What you will do = Output the records exactly, with no line skipped.

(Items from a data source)

========================================

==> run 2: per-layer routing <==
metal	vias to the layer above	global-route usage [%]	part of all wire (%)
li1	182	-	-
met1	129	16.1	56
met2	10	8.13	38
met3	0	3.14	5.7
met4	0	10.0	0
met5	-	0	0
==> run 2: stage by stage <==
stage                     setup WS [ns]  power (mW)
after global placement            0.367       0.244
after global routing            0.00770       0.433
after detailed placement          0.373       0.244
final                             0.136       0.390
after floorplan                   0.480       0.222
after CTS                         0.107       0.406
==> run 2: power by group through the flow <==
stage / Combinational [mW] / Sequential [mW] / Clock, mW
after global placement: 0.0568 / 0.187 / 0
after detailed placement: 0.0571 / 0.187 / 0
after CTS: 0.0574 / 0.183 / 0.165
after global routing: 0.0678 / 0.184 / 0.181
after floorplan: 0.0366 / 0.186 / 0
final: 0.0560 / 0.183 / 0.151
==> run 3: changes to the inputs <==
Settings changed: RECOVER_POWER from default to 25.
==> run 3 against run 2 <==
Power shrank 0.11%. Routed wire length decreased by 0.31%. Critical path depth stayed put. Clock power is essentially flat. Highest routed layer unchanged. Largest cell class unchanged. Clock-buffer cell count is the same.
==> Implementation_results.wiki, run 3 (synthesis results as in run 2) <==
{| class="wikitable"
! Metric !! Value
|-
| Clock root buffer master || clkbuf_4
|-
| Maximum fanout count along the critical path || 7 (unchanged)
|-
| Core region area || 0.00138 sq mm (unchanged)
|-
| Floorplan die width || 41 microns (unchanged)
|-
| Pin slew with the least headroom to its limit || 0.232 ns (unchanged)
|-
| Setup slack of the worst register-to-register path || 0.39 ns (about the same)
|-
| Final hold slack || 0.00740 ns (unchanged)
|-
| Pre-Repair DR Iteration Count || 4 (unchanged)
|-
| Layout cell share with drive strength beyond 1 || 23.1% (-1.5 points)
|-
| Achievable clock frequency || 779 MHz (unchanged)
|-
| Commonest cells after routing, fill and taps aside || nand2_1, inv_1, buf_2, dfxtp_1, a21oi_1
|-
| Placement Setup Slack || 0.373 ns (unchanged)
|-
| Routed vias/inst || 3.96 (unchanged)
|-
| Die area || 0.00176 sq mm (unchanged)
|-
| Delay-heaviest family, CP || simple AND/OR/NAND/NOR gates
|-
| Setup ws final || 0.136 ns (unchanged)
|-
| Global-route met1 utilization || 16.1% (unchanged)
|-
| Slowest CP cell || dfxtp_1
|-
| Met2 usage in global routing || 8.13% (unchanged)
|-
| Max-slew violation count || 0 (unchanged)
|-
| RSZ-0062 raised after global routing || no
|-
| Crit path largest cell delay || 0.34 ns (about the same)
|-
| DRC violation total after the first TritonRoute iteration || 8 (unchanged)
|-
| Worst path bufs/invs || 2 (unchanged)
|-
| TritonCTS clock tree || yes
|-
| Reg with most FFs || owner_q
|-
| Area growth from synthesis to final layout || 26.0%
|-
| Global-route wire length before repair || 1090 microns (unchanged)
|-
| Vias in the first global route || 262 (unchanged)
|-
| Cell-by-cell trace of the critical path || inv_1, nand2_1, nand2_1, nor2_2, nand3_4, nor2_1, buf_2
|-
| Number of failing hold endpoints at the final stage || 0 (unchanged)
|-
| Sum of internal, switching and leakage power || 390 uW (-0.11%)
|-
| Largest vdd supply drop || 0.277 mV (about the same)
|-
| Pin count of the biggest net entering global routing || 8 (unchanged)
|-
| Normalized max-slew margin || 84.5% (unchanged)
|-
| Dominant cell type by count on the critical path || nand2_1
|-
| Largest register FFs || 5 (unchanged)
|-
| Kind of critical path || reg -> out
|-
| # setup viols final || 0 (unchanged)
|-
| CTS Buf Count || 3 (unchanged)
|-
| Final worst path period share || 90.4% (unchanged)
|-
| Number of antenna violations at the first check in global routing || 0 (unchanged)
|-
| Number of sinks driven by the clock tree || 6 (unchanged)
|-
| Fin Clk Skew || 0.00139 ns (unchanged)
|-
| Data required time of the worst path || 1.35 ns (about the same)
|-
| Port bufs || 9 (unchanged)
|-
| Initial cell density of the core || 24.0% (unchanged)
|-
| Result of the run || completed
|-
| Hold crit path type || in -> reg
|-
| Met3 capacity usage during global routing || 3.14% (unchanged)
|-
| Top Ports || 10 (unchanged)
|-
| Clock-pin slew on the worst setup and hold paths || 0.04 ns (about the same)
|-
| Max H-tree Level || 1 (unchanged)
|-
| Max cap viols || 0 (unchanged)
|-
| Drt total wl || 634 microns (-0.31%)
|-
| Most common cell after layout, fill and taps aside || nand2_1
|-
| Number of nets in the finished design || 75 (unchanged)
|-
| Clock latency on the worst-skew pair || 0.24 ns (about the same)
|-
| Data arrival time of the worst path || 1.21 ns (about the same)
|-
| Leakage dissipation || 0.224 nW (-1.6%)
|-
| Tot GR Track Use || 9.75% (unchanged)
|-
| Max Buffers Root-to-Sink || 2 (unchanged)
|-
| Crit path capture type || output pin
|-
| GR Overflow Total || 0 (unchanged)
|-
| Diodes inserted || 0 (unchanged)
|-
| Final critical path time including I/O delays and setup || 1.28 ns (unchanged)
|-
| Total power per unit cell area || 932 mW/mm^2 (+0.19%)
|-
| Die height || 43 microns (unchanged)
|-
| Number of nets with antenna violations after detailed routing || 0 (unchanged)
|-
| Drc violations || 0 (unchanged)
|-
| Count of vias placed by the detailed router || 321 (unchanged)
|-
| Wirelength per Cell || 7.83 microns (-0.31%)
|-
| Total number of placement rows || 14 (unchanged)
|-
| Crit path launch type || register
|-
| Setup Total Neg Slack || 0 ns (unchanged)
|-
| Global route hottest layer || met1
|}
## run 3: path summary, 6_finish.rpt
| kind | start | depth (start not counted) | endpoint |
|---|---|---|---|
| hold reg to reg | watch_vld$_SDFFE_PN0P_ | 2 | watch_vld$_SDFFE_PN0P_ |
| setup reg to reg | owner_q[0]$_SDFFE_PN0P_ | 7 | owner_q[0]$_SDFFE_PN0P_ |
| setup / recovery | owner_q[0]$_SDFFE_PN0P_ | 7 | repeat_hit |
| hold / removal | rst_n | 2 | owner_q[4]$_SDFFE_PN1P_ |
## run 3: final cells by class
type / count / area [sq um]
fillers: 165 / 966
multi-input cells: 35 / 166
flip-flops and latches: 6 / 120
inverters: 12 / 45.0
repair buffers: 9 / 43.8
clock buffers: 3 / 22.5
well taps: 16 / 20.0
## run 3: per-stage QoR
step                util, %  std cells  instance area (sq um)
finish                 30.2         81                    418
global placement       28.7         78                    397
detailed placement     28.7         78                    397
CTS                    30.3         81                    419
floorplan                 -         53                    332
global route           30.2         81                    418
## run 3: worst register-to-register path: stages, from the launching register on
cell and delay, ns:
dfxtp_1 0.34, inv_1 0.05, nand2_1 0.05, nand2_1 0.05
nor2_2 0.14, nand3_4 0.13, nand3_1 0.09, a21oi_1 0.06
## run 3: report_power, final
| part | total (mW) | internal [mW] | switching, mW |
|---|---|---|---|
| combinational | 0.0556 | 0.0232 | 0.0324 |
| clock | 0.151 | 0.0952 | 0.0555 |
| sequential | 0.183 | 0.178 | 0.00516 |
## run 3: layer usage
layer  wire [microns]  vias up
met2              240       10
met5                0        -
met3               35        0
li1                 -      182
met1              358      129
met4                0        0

========================================

Solved exercise =
==> run 2: per-layer routing <==
metal	vias to the layer above	global-route usage [%]	part of all wire (%)
li1	182	-	-
met1	129	16.1	56
met2	10	8.13	38
met3	0	3.14	5.7
met4	0	10.0	0
met5	-	0	0
==> run 2: stage by stage <==
stage                     setup WS [ns]  power (mW)
after global placement            0.367       0.244
after global routing            0.00770       0.433
after detailed placement          0.373       0.244
final                             0.136       0.390
after floorplan                   0.480       0.222
after CTS                         0.107       0.406
==> run 2: power by group through the flow <==
stage / Combinational [mW] / Sequential [mW] / Clock, mW
after global placement: 0.0568 / 0.187 / 0
after detailed placement: 0.0571 / 0.187 / 0
after CTS: 0.0574 / 0.183 / 0.165
after global routing: 0.0678 / 0.184 / 0.181
after floorplan: 0.0366 / 0.186 / 0
final: 0.0560 / 0.183 / 0.151
==> run 3: changes to the inputs <==
Settings changed: RECOVER_POWER from default to 25.
==> run 3 against run 2 <==
Power shrank 0.11%. Routed wire length decreased by 0.31%. Critical path depth stayed put. Clock power is essentially flat. Highest routed layer unchanged. Largest cell class unchanged. Clock-buffer cell count is the same.
==> Implementation_results.wiki, run 3 (synthesis results as in run 2) <==
{| class="wikitable"
! Metric !! Value
|-
| Clock root buffer master || clkbuf_4
|-
| Maximum fanout count along the critical path || 7 (unchanged)
|-
| Core region area || 0.00138 sq mm (unchanged)
|-
| Floorplan die width || 41 microns (unchanged)
|-
| Pin slew with the least headroom to its limit || 0.232 ns (unchanged)
|-
| Setup slack of the worst register-to-register path || 0.39 ns (about the same)
|-
| Final hold slack || 0.00740 ns (unchanged)
|-
| Pre-Repair DR Iteration Count || 4 (unchanged)
|-
| Layout cell share with drive strength beyond 1 || 23.1% (-1.5 points)
|-
| Achievable clock frequency || 779 MHz (unchanged)
|-
| Commonest cells after routing, fill and taps aside || nand2_1, inv_1, buf_2, dfxtp_1, a21oi_1
|-
| Placement Setup Slack || 0.373 ns (unchanged)
|-
| Routed vias/inst || 3.96 (unchanged)
|-
| Die area || 0.00176 sq mm (unchanged)
|-
| Delay-heaviest family, CP || simple AND/OR/NAND/NOR gates
|-
| Setup ws final || 0.136 ns (unchanged)
|-
| Global-route met1 utilization || 16.1% (unchanged)
|-
| Slowest CP cell || dfxtp_1
|-
| Met2 usage in global routing || 8.13% (unchanged)
|-
| Max-slew violation count || 0 (unchanged)
|-
| RSZ-0062 raised after global routing || no
|-
| Crit path largest cell delay || 0.34 ns (about the same)
|-
| DRC violation total after the first TritonRoute iteration || 8 (unchanged)
|-
| Worst path bufs/invs || 2 (unchanged)
|-
| TritonCTS clock tree || yes
|-
| Reg with most FFs || owner_q
|-
| Area growth from synthesis to final layout || 26.0%
|-
| Global-route wire length before repair || 1090 microns (unchanged)
|-
| Vias in the first global route || 262 (unchanged)
|-
| Cell-by-cell trace of the critical path || inv_1, nand2_1, nand2_1, nor2_2, nand3_4, nor2_1, buf_2
|-
| Number of failing hold endpoints at the final stage || 0 (unchanged)
|-
| Sum of internal, switching and leakage power || 390 uW (-0.11%)
|-
| Largest vdd supply drop || 0.277 mV (about the same)
|-
| Pin count of the biggest net entering global routing || 8 (unchanged)
|-
| Normalized max-slew margin || 84.5% (unchanged)
|-
| Dominant cell type by count on the critical path || nand2_1
|-
| Largest register FFs || 5 (unchanged)
|-
| Kind of critical path || reg -> out
|-
| # setup viols final || 0 (unchanged)
|-
| CTS Buf Count || 3 (unchanged)
|-
| Final worst path period share || 90.4% (unchanged)
|-
| Number of antenna violations at the first check in global routing || 0 (unchanged)
|-
| Number of sinks driven by the clock tree || 6 (unchanged)
|-
| Fin Clk Skew || 0.00139 ns (unchanged)
|-
| Data required time of the worst path || 1.35 ns (about the same)
|-
| Port bufs || 9 (unchanged)
|-
| Initial cell density of the core || 24.0% (unchanged)
|-
| Result of the run || completed
|-
| Hold crit path type || in -> reg
|-
| Met3 capacity usage during global routing || 3.14% (unchanged)
|-
| Top Ports || 10 (unchanged)
|-
| Clock-pin slew on the worst setup and hold paths || 0.04 ns (about the same)
|-
| Max H-tree Level || 1 (unchanged)
|-
| Max cap viols || 0 (unchanged)
|-
| Drt total wl || 634 microns (-0.31%)
|-
| Most common cell after layout, fill and taps aside || nand2_1
|-
| Number of nets in the finished design || 75 (unchanged)
|-
| Clock latency on the worst-skew pair || 0.24 ns (about the same)
|-
| Data arrival time of the worst path || 1.21 ns (about the same)
|-
| Leakage dissipation || 0.224 nW (-1.6%)
|-
| Tot GR Track Use || 9.75% (unchanged)
|-
| Max Buffers Root-to-Sink || 2 (unchanged)
|-
| Crit path capture type || output pin
|-
| GR Overflow Total || 0 (unchanged)
|-
| Diodes inserted || 0 (unchanged)
|-
| Final critical path time including I/O delays and setup || 1.28 ns (unchanged)
|-
| Total power per unit cell area || 932 mW/mm^2 (+0.19%)
|-
| Die height || 43 microns (unchanged)
|-
| Number of nets with antenna violations after detailed routing || 0 (unchanged)
|-
| Drc violations || 0 (unchanged)
|-
| Count of vias placed by the detailed router || 321 (unchanged)
|-
| Wirelength per Cell || 7.83 microns (-0.31%)
|-
| Total number of placement rows || 14 (unchanged)
|-
| Crit path launch type || register
|-
| Setup Total Neg Slack || 0 ns (unchanged)
|-
| Global route hottest layer || met1
|}
## run 3: path summary, 6_finish.rpt
| kind | start | depth (start not counted) | endpoint |
|---|---|---|---|
| hold reg to reg | watch_vld$_SDFFE_PN0P_ | 2 | watch_vld$_SDFFE_PN0P_ |
| setup reg to reg | owner_q[0]$_SDFFE_PN0P_ | 7 | owner_q[0]$_SDFFE_PN0P_ |
| setup / recovery | owner_q[0]$_SDFFE_PN0P_ | 7 | repeat_hit |
| hold / removal | rst_n | 2 | owner_q[4]$_SDFFE_PN1P_ |
## run 3: final cells by class
type / count / area [sq um]
fillers: 165 / 966
multi-input cells: 35 / 166
flip-flops and latches: 6 / 120
inverters: 12 / 45.0
repair buffers: 9 / 43.8
clock buffers: 3 / 22.5
well taps: 16 / 20.0
## run 3: per-stage QoR
step                util, %  std cells  instance area (sq um)
finish                 30.2         81                    418
global placement       28.7         78                    397
detailed placement     28.7         78                    397
CTS                    30.3         81                    419
floorplan                 -         53                    332
global route           30.2         81                    418
## run 3: worst register-to-register path: stages, from the launching register on
cell and delay, ns:
dfxtp_1 0.34, inv_1 0.05, nand2_1 0.05, nand2_1 0.05
nor2_2 0.14, nand3_4 0.13, nand3_1 0.09, a21oi_1 0.06
## run 3: report_power, final
| part | total (mW) | internal [mW] | switching, mW |
|---|---|---|---|
| combinational | 0.0556 | 0.0232 | 0.0324 |
| clock | 0.151 | 0.0952 | 0.0555 |
| sequential | 0.183 | 0.178 | 0.00516 |
## run 3: layer usage
layer  wire [microns]  vias up
met2              240       10
met5                0        -
met3               35        0
li1                 -      182
met1              358      129
met4                0        0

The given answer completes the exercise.